I should clarify that rising rates aren’t a Fed issue. The Fed has less control over interest rates than many people realize. The rates I am concerned about are market prices. Rates could go up for many non-direct, Fed-related reasons, including higher expected inflation and less demand for US bonds from Asian and oil-rich countries.
If rates do increase significantly, it will create winners and losers. Just think of all those pension funds' higher funding ratios! Debtors, especially the ones who need to roll over their debt, will fare worse. The Fed is concerned about leveraged loans but, to some extent, we are all leveraged.
But to some extent this time is different. A big rate increase (which is not crazy if you think the past is a good guide for the future) means a big structural change for a low-rate economy. This can create many new, unforeseen risks.
Smart or Irrational?
Tyler Cowen points us to a new NBER paper on behavioral economics. It argues that smarter people make better forecasts and long-term decisions. This does not sound so surprising. But here’s the thing (or one thing) that annoys me about the behavioral literature, it often assumes behavioral biases are universal.

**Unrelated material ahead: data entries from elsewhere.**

File: src/rtl/pixel_readout_capture.sv
// Receive end of the pixel readout bus: tags 16-bit readout words with frame
// position, buffers them and serialises them into an 8-bit pixel stream.
module pixel_readout_capture
  import pixel_readout_pkg::*;
#(
  parameter int N_COLS     = 4,
  parameter int N_ROWS     = 2,
  parameter int FIFO_DEPTH = 8
) (
  input  logic                          clk,
  input  logic                          reset,
  input  logic                          frame_start,
  input  logic                          clr_overflow,
  pixel_readout_capture_if.slave        bus,
  output logic [$clog2(FIFO_DEPTH):0]   fifo_level,
  output logic                          overflow
);

  localparam int WPR   = N_COLS / 2;
  localparam int COL_W = (WPR > 1) ? $clog2(WPR) : 1;
  localparam int ROW_W = (N_ROWS > 1) ? $clog2(N_ROWS) : 1;
  localparam logic [COL_W-1:0] LAST_COL = COL_W'(WPR - 1);
  localparam logic [ROW_W-1:0] LAST_ROW = ROW_W'(N_ROWS - 1);

  logic [COL_W-1:0] word_col_r;
  logic [ROW_W-1:0] row_r;
  logic [COL_W-1:0] cur_col_s;
  logic [ROW_W-1:0] cur_row_s;
  logic [COL_W-1:0] nxt_col_s;
  logic [ROW_W-1:0] nxt_row_s;
  logic             phase_r;
  logic             overflow_r;
  logic             full_s;
  logic             empty_s;
  logic             xfer_s;
  logic             pop_s;
  logic             push_s;
  logic             drop_s;
  pix_word_entry_t  entry_s;
  pix_word_entry_t  head_s;

  // frame_start realigns the position used for this cycle's word.
  always_comb begin
    cur_col_s = word_col_r;
    cur_row_s = row_r;
    if (frame_start) begin
      cur_col_s = {COL_W{1'b0}};
      cur_row_s = {ROW_W{1'b0}};
    end else begin
      cur_col_s = word_col_r;
      cur_row_s = row_r;
    end
  end

  // Position following the current word, wrapping row then frame.
  always_comb begin
    nxt_col_s = cur_col_s;
    nxt_row_s = cur_row_s;
    if (cur_col_s == LAST_COL) begin
      nxt_col_s = {COL_W{1'b0}};
      if (cur_row_s == LAST_ROW) begin
        nxt_row_s = {ROW_W{1'b0}};
      end else begin
        nxt_row_s = cur_row_s + ROW_W'(1'b1);
      end
    end else begin
      nxt_col_s = cur_col_s + COL_W'(1'b1);
      nxt_row_s = cur_row_s;
    end
  end

  // Tags are fixed when the word enters the FIFO.
  always_comb begin
    entry_s.word = bus.pixel_word;
    entry_s.sof  = (cur_row_s == {ROW_W{1'b0}}) && (cur_col_s == {COL_W{1'b0}});
    entry_s.eol  = (cur_col_s == LAST_COL);
    entry_s.eof  = (cur_col_s == LAST_COL) && (cur_row_s == LAST_ROW);
  end

  assign xfer_s = !empty_s && bus.pix_ready;
  assign pop_s  = xfer_s && phase_r;
  assign push_s = bus.word_valid && (!full_s || pop_s);
  assign drop_s = bus.word_valid && !push_s;

  // Position counters advance on every word, dropped or not.
  always_ff @(posedge clk) begin
    if (reset) begin
      word_col_r <= {COL_W{1'b0}};
      row_r      <= {ROW_W{1'b0}};
    end else if (bus.word_valid) begin
      word_col_r <= nxt_col_s;
      row_r      <= nxt_row_s;
    end else if (frame_start) begin
      word_col_r <= {COL_W{1'b0}};
      row_r      <= {ROW_W{1'b0}};
    end
  end

  // Sticky drop flag; a new drop outranks a clear in the same cycle.
  always_ff @(posedge clk) begin
    if (reset) begin
      overflow_r <= 1'b0;
    end else if (drop_s) begin
      overflow_r <= 1'b1;
    end else if (clr_overflow) begin
      overflow_r <= 1'b0;
    end
  end

  // Serialiser phase: even column first, odd column pops the word.
  always_ff @(posedge clk) begin
    if (reset) begin
      phase_r <= 1'b0;
    end else if (xfer_s) begin
      phase_r <= !phase_r;
    end
  end

  pixel_word_fifo #(
    .DEPTH (FIFO_DEPTH)
  ) u_fifo (
    .clk       (clk),
    .reset     (reset),
    .push      (push_s),
    .push_data (entry_s),
    .pop       (pop_s),
    .head      (head_s),
    .full      (full_s),
    .empty     (empty_s),
    .level     (fifo_level)
  );

  assign overflow      = overflow_r;
  assign bus.pix_valid = !empty_s;
  assign bus.pix_data  = empty_s ? {PIX_W{1'b0}} : select_pixel(head_s, phase_r);
  assign bus.pix_sof   = !empty_s && !phase_r && head_s.sof;
  assign bus.pix_eol   = !empty_s &&  phase_r && head_s.eol;
  assign bus.pix_eof   = !empty_s &&  phase_r && head_s.eof;

endmodule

They are universal to some extent, but there’s lots of evidence that we become more rational (or conform to the behavior predicted by classical economics) with age and experience. This study highlights another source of heterogeneity: intelligence. So perhaps next time someone tells you that economists are silly because they assume people are rational, we (economists) should say, “We only assume some people are.”
Innovation
Another risk I am worried about (my new column is turning me into a pessimist) is the future of innovation, which is how economies grow and do more with less. But there are reasons to worry that we may be facing what Ian Bremmer calls an “innovation winter.”
Innovation could slow because of less immigration. There are changes coming for H1-Bs visas, a visa many innovators have had at one point, that will favor advanced degree holders (probably good). But more nationalism may reduce labor flows in the future.
Also, less trade and fewer students going abroad will mean less collaboration—a critical component of innovation. When we reflect on what may turn out to be a golden age of globalization, increased innovation may be one of the unsung triumphs of the era. Many benefits from the tech economy came from the most talented people in the world coming together and feeding off each other’s creativity and knowledge.
As economists tally the winners/losers and the costs/benefits of a more global world, they rarely include the productivity gains from innovation that globalization made possible, but perhaps they should.
Spending Innovation
Thankfully innovation is happening in an area in which I have a special interest: retirement spending. Asset management traditionally focused on how to invest when you are in the saving years. But knowing how much to spend and how to invest while spending is a very different problem that requires a completely different strategy.
There are some new innovations here, more 401(k) plans are offering automatic drawdowns to retirees. The idea is to save retirees’ fees (if they roll over into an IRA and invest in something more expensive) and get them on a steady spending schedule. It’s a good start, but this is not a DB plan. There is a the risk of overspending or underspending. A better plan involves automatic drawdowns paired with an investment strategy that aims to ensure the drawdowns remain steady (or increase with inflation) for as long as a retiree needs.
Long-Term Care
“What about long-term care?” you might ask. Maybe retirees fear spending because they know there’s a good chance they’ll need that money to pay for an expensive end-of-life care.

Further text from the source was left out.